Casgevy : Gene Therapy For Sickle Cell Disease And Thalassaemia
The UK Drug Regulator sanctioned a gene therapy called Casgevy heralded as a significant breakthrough for treating sickle cell disease and thalassaemia.
- Notably, this marks the world’s inaugural licensed therapy leveraging the CRISPR-Cas9 gene editing technology that earned its innovators a Nobel Prize in Chemistry 2020.
- Both sickle cell disease and thalassaemia are caused by errors in the gene for haemoglobin(Hb), a protein in the red blood cells that carry oxygen to organs and tissues.
- The therapy uses the patient’s own blood stem cells, which are precisely edited using CRISPR-Cas9.
- A gene called BCL11A, which is crucial for switching from foetal to adult haemoglobin, is targeted by the therapy.

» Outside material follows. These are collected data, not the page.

File: src/rtl/dac_seq_pkg.sv
// Package: shared types for the DAC reset/clear sequencer.
// Holds the sequencer mode encoding and the register codes used on the
// write port. Assumes a bank of four registers per channel.
package dac_seq_pkg;

    typedef enum logic [1:0] {
        SEQ_IDLE  = 2'd0,
        SEQ_PWRUP = 2'd1,
        SEQ_RESET = 2'd2,
        SEQ_CLEAR = 2'd3
    } seq_mode_t;

    localparam logic [1:0] REG_OFFSET = 2'd0;
    localparam logic [1:0] REG_GAIN   = 2'd1;
    localparam logic [1:0] REG_INPUT  = 2'd2;
    localparam logic [1:0] REG_DAC    = 2'd3;

endpackage

File: src/rtl/dac_seq_sync.sv
// Module: dac_seq_sync
// Two-flop synchroniser for a vector of independent asynchronous lines.
// Assumes each bit is a slow level signal; no multi-bit coherence implied.
// RESET_VAL gives the inactive level loaded under reset.
module dac_seq_sync #(
    parameter int unsigned       WIDTH     = 3,
    parameter logic [WIDTH-1:0]  RESET_VAL = '0
) (
    input  logic             clk,
    input  logic             rst_n,
    input  logic [WIDTH-1:0] d,
    output logic [WIDTH-1:0] q
);

    generate
        for (genvar i = 0; i < WIDTH; i++) begin : g_bit
            logic meta;
            logic stab;

            // Purpose: two-stage capture of one asynchronous line.
            always_ff @(posedge clk) begin
                if (!rst_n) begin
                    meta <= RESET_VAL[i];
                    stab <= RESET_VAL[i];
                end else begin
                    meta <= d[i];
                    stab <= meta;
                end
            end

            assign q[i] = stab;
        end
    endgenerate

endmodule

File: src/rtl/dac_seq_ctrl.sv
// Module: dac_seq_ctrl
// Mode state machine with channel and step counters.
// A reset edge wins over a clear level and aborts a running clear.
// Edges arriving during a reset walk are dropped. The strap is captured
// when a walk completes. Assumes STEP_CYCLES >= 4 and NUM_CH >= 2.
module dac_seq_ctrl
    import dac_seq_pkg::*;
#(
    parameter int unsigned NUM_CH      = 32,
    parameter int unsigned STEP_CYCLES = 8,
    localparam int unsigned CH_W       = $clog2(NUM_CH),
    localparam int unsigned CNT_W      = $clog2(STEP_CYCLES)
) (
    input  logic             clk,
    input  logic             rst_n,
    input  logic             reset_fall,
    input  logic             clear_low,
    input  logic             strap_s,
    output seq_mode_t        mode,
    output logic [CH_W-1:0]  ch,
    output logic [CNT_W-1:0] cnt,
    output logic             fifo_en
);

    localparam logic [CH_W-1:0]  LAST_CH  = CH_W'(NUM_CH - 1);
    localparam logic [CNT_W-1:0] LAST_CNT = CNT_W'(STEP_CYCLES - 1);

    logic step_end;
    logic walk_end;

    // Purpose: flag the last cycle of a channel step and of a whole walk.
    always_comb begin
        step_end = (cnt == LAST_CNT);
        walk_end = step_end && (ch == LAST_CH);
    end

    // Purpose: mode transitions, counter advance and strap capture.
    always_ff @(posedge clk) begin
        if (!rst_n) begin
            mode    <= SEQ_PWRUP;
            ch      <= '0;
            cnt     <= '0;
            fifo_en <= 1'b0;
        end else begin
            case (mode)
                SEQ_PWRUP: begin
                    mode <= SEQ_RESET;
                    ch   <= '0;
                    cnt  <= '0;
                end
                SEQ_IDLE: begin
                    ch  <= '0;
                    cnt <= '0;
                    if (reset_fall) begin
                        mode <= SEQ_RESET;
                    end else if (clear_low) begin
                        mode <= SEQ_CLEAR;
                    end
                end
                SEQ_RESET, SEQ_CLEAR: begin
                    if (mode == SEQ_CLEAR && reset_fall) begin
                        mode <= SEQ_RESET;
                        ch   <= '0;
                        cnt  <= '0;
                    end else if (walk_end) begin
                        mode    <= SEQ_IDLE;
                        ch      <= '0;
                        cnt     <= '0;
                        fifo_en <= strap_s;
                    end else if (step_end) begin
                        cnt <= '0;
                        ch  <= ch + CH_W'(1);
                    end else begin
                        cnt <= cnt + CNT_W'(1);
                    end
                end
                default: mode <= SEQ_IDLE;
            endcase
        end
    end

endmodule

File: src/rtl/dac_seq_wrgen.sv
// Module: dac_seq_wrgen
// Turns the sequencer position into register bank writes.
// Reset: four writes in the first four cycles of each channel step.
// Clear: one DAC write in the first cycle of each step.
// Purely combinational; assumes the position inputs are registered.
module dac_seq_wrgen
    import dac_seq_pkg::*;
#(
    parameter int unsigned      DATA_W         = 12,
    parameter int unsigned      CH_W           = 5,
    parameter int unsigned      CNT_W          = 3,
    parameter logic [DATA_W-1:0] GAIN_DEFAULT  = '1,
    parameter logic [DATA_W-1:0] OFFSET_DEFAULT = '0
) (
    input  seq_mode_t         mode,
    input  logic [CH_W-1:0]   ch,
    input  logic [CNT_W-1:0]  cnt,
    input  logic [DATA_W-1:0] clr_value,
    output logic              wr_en,
    output logic [CH_W-1:0]   wr_ch,
    output logic [1:0]        wr_reg,
    output logic [DATA_W-1:0] wr_data
);

    // Purpose: select strobe, register code and data for this cycle.
    always_comb begin
        wr_en   = 1'b0;
        wr_ch   = ch;
        wr_reg  = REG_DAC;
        wr_data = '0;
        case (mode)
            SEQ_RESET: begin
                if (int'(cnt) < 4) begin
                    wr_en  = 1'b1;
                    wr_reg = cnt[1:0];
                    case (cnt[1:0])
                        REG_OFFSET: wr_data = OFFSET_DEFAULT;
                        REG_GAIN:   wr_data = GAIN_DEFAULT;
                        default:    wr_data = '0;
                    endcase
                end
            end
            SEQ_CLEAR: begin
                if (cnt == '0) begin
                    wr_en   = 1'b1;
                    wr_reg  = REG_DAC;
                    wr_data = clr_value;
                end
            end
            default: wr_en = 1'b0;
        endcase
    end

endmodule

File: src/rtl/dac_init_sequencer.sv
// Module: dac_init_sequencer (top)
// Reset/clear sequencer for a multi-channel DAC register bank.
// Synchronises the external lines, detects reset falling edges, runs the
// walk controller and drives the bank write port, busy and lockout.
// Assumes clr_value is stable while a clear walk runs.
module dac_init_sequencer
    import dac_seq_pkg::*;
#(
    parameter int unsigned       NUM_CH         = 32,
    parameter int unsigned       DATA_W         = 12,
    parameter int unsigned       STEP_CYCLES    = 8,
    parameter logic [DATA_W-1:0] GAIN_DEFAULT   = {DATA_W{1'b1}},
    parameter logic [DATA_W-1:0] OFFSET_DEFAULT = '0
) (
    input  logic                      clk,
    input  logic                      rst_n,
    input  logic                      reset_pin_n,
    input  logic                      clear_n,
    input  logic                      fifo_strap,
    input  logic [DATA_W-1:0]         clr_value,
    input  logic                      ldac_in,
    output logic                      busy_n,
    output logic                      lockout,
    output logic                      ldac_out,
    output logic                      fifo_en,
    output logic                      wr_en,
    output logic [$clog2(NUM_CH)-1:0] wr_ch,
    output logic [1:0]                wr_reg,
    output logic [DATA_W-1:0]         wr_data
);

    localparam int unsigned CH_W  = $clog2(NUM_CH);
    localparam int unsigned CNT_W = $clog2(STEP_CYCLES);

    logic [2:0]       sync_q;
    logic             rst_s;
    logic             clr_s;
    logic             strap_s;
    logic             rst_prev;
    logic             reset_fall;
    seq_mode_t        seq_mode;
    logic [CH_W-1:0]  seq_ch;
    logic [CNT_W-1:0] seq_cnt;

    dac_seq_sync #(
        .WIDTH     (3),
        .RESET_VAL (3'b011)
    ) u_sync (
        .clk   (clk),
        .rst_n (rst_n),
        .d     ({fifo_strap, clear_n, reset_pin_n}),
        .q     (sync_q)
    );

    assign rst_s   = sync_q[0];
    assign clr_s   = sync_q[1];
    assign strap_s = sync_q[2];

    // Purpose: remember the previous synchronised reset level for edge detection.
    always_ff @(posedge clk) begin
        if (!rst_n) begin
            rst_prev <= 1'b1;
        end else begin
            rst_prev <= rst_s;
        end
    end

    assign reset_fall = rst_prev && !rst_s;

    dac_seq_ctrl #(
        .NUM_CH      (NUM_CH),
        .STEP_CYCLES (STEP_CYCLES)
    ) u_ctrl (
        .clk        (clk),
        .rst_n      (rst_n),
        .reset_fall (reset_fall),
        .clear_low  (!clr_s),
        .strap_s    (strap_s),
        .mode       (seq_mode),
        .ch         (seq_ch),
        .cnt        (seq_cnt),
        .fifo_en    (fifo_en)
    );

    dac_seq_wrgen #(
        .DATA_W         (DATA_W),
        .CH_W           (CH_W),
        .CNT_W          (CNT_W),
        .GAIN_DEFAULT   (GAIN_DEFAULT),
        .OFFSET_DEFAULT (OFFSET_DEFAULT)
    ) u_wrgen (
        .mode      (seq_mode),
        .ch        (seq_ch),
        .cnt       (seq_cnt),
        .clr_value (clr_value),
        .wr_en     (wr_en),
        .wr_ch     (wr_ch),
        .wr_reg    (wr_reg),
        .wr_data   (wr_data)
    );

    // Purpose: status outputs and load-DAC gating from the registered mode.
    always_comb begin
        busy_n   = (seq_mode == SEQ_IDLE);
        lockout  = !busy_n;
        ldac_out = ldac_in && busy_n;
    end

endmodule

File: config.mk
export PLATFORM = sky130hd
export DESIGN_NAME = dac_init_sequencer
export DESIGN_NICKNAME = d
export VERILOG_FILES = /design/src/rtl/dac_seq_pkg.sv /design/src/rtl/dac_seq_sync.sv /design/src/rtl/dac_seq_ctrl.sv /design/src/rtl/dac_seq_wrgen.sv /design/src/rtl/dac_init_sequencer.sv
export SDC_FILE = /design/constraint.sdc
export NUM_CORES = 1
export LEC_CHECK = 0
export BUFFER_PORTS_ARGS = -buffer_cell sky130_fd_sc_hd__buf_4
export CAP_MARGIN = 40
export CORE_MARGIN = 3
export CORE_UTILIZATION = 35
export CTS_CLUSTER_DIAMETER = 80
export DETAILED_ROUTE_END_ITERATION = 8
export GPL_TIMING_DRIVEN = 1
export SYNTH_ARGS = -nofsm -noshare
export SYNTH_HDL_FRONTEND = slang
export SYNTH_SLANG_ARGS = --single-unit
File: constraint.sdc
create_clock -name clk -period 5.2 [get_ports clk]
set_clock_uncertainty 0.15 [all_clocks]
set_input_delay 0.26 -clock clk [delete_from_list [all_inputs] [get_ports clk]]
set_output_delay 0.26 -clock clk [all_outputs]
set_load 0.1 [all_outputs]
==> summary.txt, run 1 <==
Worst setup path
  – Max incr delay on CP: 0.55 ns
  – Critical Path Source: u_ctrl.cnt[0]$_SDFF_PP0_
  – FF-to-FF End: u_ctrl.ch[3]$_SDFFE_PN0P_
  – Worst-path maximum fanout: 12
  – Family with the most delay on the worst path: simple AND/OR/NAND/NOR gates
  – Slowest CP cell: nor2_1
  – R2R cell count: 6
  – R2R setup slack: 3.32 ns
  – Critical Path, Cell by Cell: inv_1 -> ha_1 -> nand2_1 -> nor2_1 -> a21o_2 -> buf_4
  – Reg-to-reg critical path startpoint: u_ctrl.ch[0]$_SDFFE_PN0P_
  – CP required: 4.79 ns
  – WS Path Type: flip-flop to output port
  – Startpoint Class: flip-flop
  – Crit. End Element: output port
  – Worst Path Arrival: 1.98 ns
  – Worst path bufs/invs: 2

Place
  – Worst slack at placement: 3.11 ns
  – DP Wirelength: 1430 µm
  – Placement Cell Area: 1240 µm²
  – GPL Wtd Cong: 0.730
  – Port Buf Inserts: 41

CTS
  – CTS Root Buffer Type: clkbuf_4
  – Clk sink count: 18
  – Clock Latency Late Sink: 0.29 ns
  – CTS resizes: 0
  – Clock buffer depth: 2
  – Hold-fix buffer count after cts: 2
  – Clock Pin Slew Worst Setup and Hold Paths: 0.10 ns
  – H-tree levels: 1
  – CTS Buf Count: 3
  – CTS tree: yes
  – Setup bufs post-CTS: 0

Route
  – DR vias: 796
  – Number of vias per cell: 4.74
  – Drt drc: 0
  – Avg WL per Cell: 11.3 µm
  – Remaining antenna violation count: 0
  – Router iterations before antenna repair: 4
  – DRT Wirelength: 1890 µm
  – Drt first-iter violations: 27

Timing
  – RSZ-0062 raised after global routing: false
  – Setup_tns: 0 ns
  – Final WS setup: 2.81 ns
  – Max Fclk: 0.418 GHz
  – Slew Limit Fails: 0
  – Tmin final: 2.39 ns
  – Worst slew pin tran: 0.695 ns
  – Fin crit share: 46.0%
  – Max-slew headroom: 53.5%
  – Final hold violations: 0
  – Final setup fails: 0

Synthesis
  – Mapped Cells: 95
  – Synth warnings: 0
  – Post-synth cell types: 31
  – Yosys reg bits: 18
  – Post-synthesis area per instance: 9.73 µm²
  – Sequential area share after synthesis: 39.0%
  – Cell Area, Synth: 925 µm²
  – Post-synth net total: 119

Layout
  – Cell area after layout: 1290 µm²
  – N_diodes: 0
  – Most frequent cells in the layout: 41 x buf_4, 18 x dfxtp_1, 12 x a21o_2
  – Most common cell after layout, fill and taps aside: buf_4
  – Nets: 163
  – Share of cells above drive strength 1: 47.1%
  – Area growth syn-to-layout: 40.1%

Hold path
  – Hold Crit Class: input pin to flip-flop
  – WHS Endpoint: u_sync.g_bit[2].meta$_SDFF_PN0_
  – Worst hold path startpoint: fifo_strap
  – Hold path depth: 2

Floorplanning
  – Core Region: 2500 µm²
  – Placement Rows: 18
  – Die area: 3290 µm²
  – Initial Util: 37.0%
  – Die Ht: 57.4 µm
  – Die Wd: 57.4 µm
  – Num ports: 42

Run
  – Max Cap Viol: 0

GRT
  – Total GRT Usage: 11.8%
  – GR Util met3: 3.39%
  – First-pass GRT wire length: 3140 µm
  – Met2 Usage GRT: 16.5%
  – Largest net degree at the start of global routing: 14
  – Initial antenna violation count: 0
  – Grt met1 use: 16.8%
  – Grt peak-use layer: met1
  – Overflow left after global routing: 0
  – Vias in the first global route: 705

Power and ir drop
  – Clock Power Share: 23.3%
  – Static leakage: 0.000642 µW
  – Switching Fraction: 39.6%
  – Power density cells: 281 nW/µm²
  – Internal power: 220 µW
  – IR drop worst, VDD: 0.200 mV
  – Seq pwr share: 40.5%
  – Net Sw Power: 144 µW
  – Combinational group share of total power: 36.2%

Outcome
  – Status: complete, no violations
## kinds of logic (layout without fill, tap and decap cells)
logic type / Yosys count / after routing / share of synthesized area (%)
AOI/OAI and AO/OA: 22 / 22 / 18.0
adders and majority gates: 6 / 6 / 8.12
buffers and inverters: 9 / 52 / 5.41
and+or+nand+nor: 38 / 38 / 27.2
DFF: 18 / 18 / 39.0
muxes: 2 / 2 / 2.30
## metal layers
layer | part of all wire (%) | vias up
met4 | 1.2 | 0
met2 | 43 | 29
met5 | 0 | -
met3 | 9.0 | 4
li1 | - | 413
met1 | 47 | 350
## state kept, by name, indices dropped and copies added (netlist names)
signal	count
u_ctrl.mode	2
u_ctrl.ch	5
rst_prev	1
u_ctrl.fifo_en	1
u_sync.g_bit.stab	3
u_ctrl.cnt	3
u_sync.g_bit.meta	3
## cell usage after synthesis
cell type  number  area, µm²
ha_1            6       75.1
and3_1          1       6.26
nor4bb_1        1       10.0
nand3b_1        3       22.5
nand3_1         2       10.0
nor3b_4         1       18.8
nor3b_1         2       15.0
a21bo_2         1       10.0
nand2b_1        8       50.1
mux2_2          1       11.3
inv_1           5       18.8
nor2b_1         1       6.26
nand2_1         2       7.51
a31oi_1         2       12.5
a21oi_1         4       20.0
a21o_2         12        105
and3_2          1       7.51
nor2_1          5       18.8
dfxtp_1        18        360
a221oi_1        1       8.76
or3_2           2       15.0
buf_6           1       11.3
nor3_1          3       15.0
nand2b_4        1       13.8
nand3_2         1       10.0
buf_2           1       5.00
mux2i_1         1       10.0
or3_1           1       6.26
buf_4           2       15.0
and2_1          3       18.8
o21ai_0         2       10.0
## power by group through the flow
| stage | combinational [µW] | sequential (µW) | clock, µW |
|---|---|---|---|
| 4_1_cts | 132 | 147 | 89.2 |
| 3_3_place_gp | 131 | 150 | 0 |
| 5_1_grt | 137 | 148 | 95.6 |
| 6_report | 132 | 147 | 84.9 |
| 3_5_place_dp | 131 | 151 | 0 |
| 2_1_floorplan | 105 | 148 | 0 |
## through the flow
stage                     hold slack, ns  util [%]  cells  power, µW
after floorplan                    0.183         -     95        253
after global placement             0.239      49.5    162        281
after detailed placement           0.249      49.5    162        282
after CTS                        0.00945      51.8    168        369
after global routing             0.00134      51.8    168        381
final                             0.0198      51.8    168        364
## how the worst max path moves through the flow
stage | cells past startpoint | end
final | 6 | wr_data[0]
after global routing | 6 | wr_data[5]
after CTS | 6 | wr_data[0]
after detailed placement | 6 | wr_data[0]
after global placement | 6 | wr_data[11]
after floorplan | 3 | lockout
## worst register-to-register path, delay by kind of cell, from the launching register on
family | cells | cell delay, ns
flops | 1 | 0.35
simple gates | 3 | 0.69
compound gates | 1 | 0.16
fa+ha+maj | 2 | 0.47
## final cells by class
cell class | instances | area [µm²]
Clock buffer | 4 | 36.3
Fill cell | 247 | 1200
Inverter | 5 | 18.8
Multi-Input combinational cell | 68 | 514
Sequential cell | 18 | 360
Tap cell | 30 | 37.5
Timing Repair Buffer | 43 | 328
Note: power is estimated with default switching activity, not from simulation.
==> run 2: changes to the inputs <==
clock period = 2.4 ns   (was 5.2 ns; I/O delays follow)
==> run 2 against run 1 <==
  * Sequential power is 120% higher
  * Hold slack improved by 0.25 ns
  * Cell count rose by 3.0%
  * Largest power group unchanged
  * Die area stayed put
  * Count of clock-buffer cells in the layout unchanged
  * Sequential share of layout area decreased by 1.2 points
  * Clock power grew 110%
  * Combinational power up 120%
  * Utilization grew 2.3 points
  * Register-to-register slack worse by 2.8 ns
==> summary.txt, run 2 (synthesis results as in run 1) <==
Outcome
  – Status: complete, no violations

Worst setup path
  – Worst Path Arrival: 1.79 ns (-0.19 ns)
  – R2R cell count: 6 (unchanged)
  – FF-to-FF End: u_ctrl.ch[3]$_SDFFE_PN0P_
  – Crit. End Element: output port
  – Startpoint Class: flip-flop
  – Reg-to-reg critical path startpoint: u_ctrl.ch[0]$_SDFFE_PN0P_
  – R2R setup slack: 0.49 ns (-2.83 ns)
  – WS Path Type: flip-flop to output port
  – CP required: 2.13 ns (-2.66 ns)
  – Worst-path maximum fanout: 12 (unchanged)
  – Critical Path Source: u_ctrl.mode[0]$_SDFFE_PN1P_

Timing
  – Fin crit share: 85.8%
  – Final hold violations: 0 (unchanged)
  – Final setup fails: 0 (unchanged)
  – RSZ-0062 raised after global routing: false
  – Max Fclk: 0.485 GHz
  – Max-slew headroom: 69.3% (+16 points)
  – Tmin final: 2.06 ns
  – Slew Limit Fails: 0 (unchanged)
  – Worst slew pin tran: 0.460 ns (-0.235 ns)
  – Setup_tns: 0 ns (unchanged)

Layout
  – N_diodes: 0 (unchanged)
  – Area of the multi-input gates: 520 µm² (+1.2%)
  – Final Instance Count excl. Fillers: 173 (+3.0%)
  – Nets: 168 (+3.1%)
  – Register Area: 360 µm² (unchanged)
  – Cell area after layout: 1350 µm² (+4.3%)
  – Most flops, register: u_ctrl.ch
  – Share of cells above drive strength 1: 47.6% (+0.45 points)
  – Largest register FFs: 5 (unchanged)
  – Area growth syn-to-layout: 46.1%
  – Most frequent cells in the layout: 41 x buf_4, 18 x dfxtp_1, 12 x a21o_2
  – FILL cells: 250 (+1.2%)
  – Most common cell after layout, fill and taps aside: buf_4
  – Post-Route Utilization: 54.1% (+2.3 points)

Floorplanning
  – Die Ht: 57.4 µm (unchanged)
  – Num ports: 42 (unchanged)
  – Core Region: 2500 µm² (unchanged)
  – Die area: 3290 µm² (unchanged)
  – Placement Rows: 18 (unchanged)
  – Initial Util: 37.0% (unchanged)
  – Die Wd: 57.4 µm (unchanged)

GRT
  – Largest net degree at the start of global routing: 14 (unchanged)
  – First-pass GRT wire length: 3100 µm (-1.3%)
  – Initial antenna violation count: 0 (unchanged)
  – Total GRT Usage: 11.7% (-0.11 points)
  – Overflow left after global routing: 0 (unchanged)
  – Vias in the first global route: 761 (+7.9%)

CTS
  – Clock Latency Late Sink: 0.29 ns (about the same)
  – H-tree levels: 1 (unchanged)
  – Clk sink count: 18 (unchanged)
  – Clock Pin Slew Worst Setup and Hold Paths: 0.10 ns (about the same)
  – CTS Buf Count: 3 (unchanged)
  – CTS Root Buffer Type: clkbuf_4
  – Clock buffer depth: 2 (unchanged)
  – CTS tree: yes

Route
  – Drt drc: 0 (unchanged)
  – DRT Wirelength: 1850 µm (-2.2%)
  – Router iterations before antenna repair: 3 (-1)
  – Number of vias per cell: 4.70 (-0.82%)
  – DR vias: 813 (+2.1%)
  – Remaining antenna violation count: 0 (unchanged)
  – Drt first-iter violations: 14 (-48%)
  – Avg WL per Cell: 10.7 µm (-5.0%)

Place
  – GPL Wtd Cong: 0.674 (-7.7%)
  – DP Wirelength: 1420 µm (-1.0%)
  – Port Buf Inserts: 41 (unchanged)
  – # placed instances: 162 (unchanged)
  – Placement Cell Area: 1240 µm² (+0.30%)

Hold path
  – Hold path depth: 1 (-1)
  – Hold Crit Class: flip-flop to flip-flop
  – Worst hold path startpoint: u_sync.g_bit[0].meta$_SDFF_PN1_
  – WHS Endpoint: u_sync.g_bit[0].stab$_SDFF_PN1_

Run
  – Max Cap Viol: 0 (unchanged)

Power and ir drop
  – Static leakage: 0.000662 µW (+3.1%)
  – IR drop worst, VDD: 0.429 mV (+110%)
  – Power density cells: 587 nW/µm² (+110%)
-- run 2: cell types whose count changed in the layout (fill, tap and decap cells not counted), sizes merged --
cell         change
dlygate4sd3      +5
-- run 2: cell type report --
class | count | share of cell area (%)
Sequential cell | 18 | 26.7
Multi-Input combinational cell | 68 | 38.5
Timing Repair Buffer | 48 | 28.0
Clock buffer | 4 | 2.69
Tap cell | 30 | 2.78
Inverter | 5 | 1.39
-- run 2: power by group --
part           internal, µW  leakage, µW  switching (µW)
Clock                  92.4    0.0000210            89.0
Combinational          81.2     0.000493             211
Sequential              308     0.000147            11.0
Total                   482     0.000662             311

- Foetal haemoglobin, which is naturally present in everyone at birth, does not carry the same abnormalities as adult haemoglobin.
- The therapy uses the body’s own mechanisms to start producing more of this foetal haemoglobin, alleviating the symptoms of the two conditions.
- Casgevy involves a single treatment wherein blood stem cells are extracted via apheresis and then edited over approximately six months before being reintroduced into the patient.
- Apheresis is a medical procedure that involves removing specific components from blood and returning the rest to the body.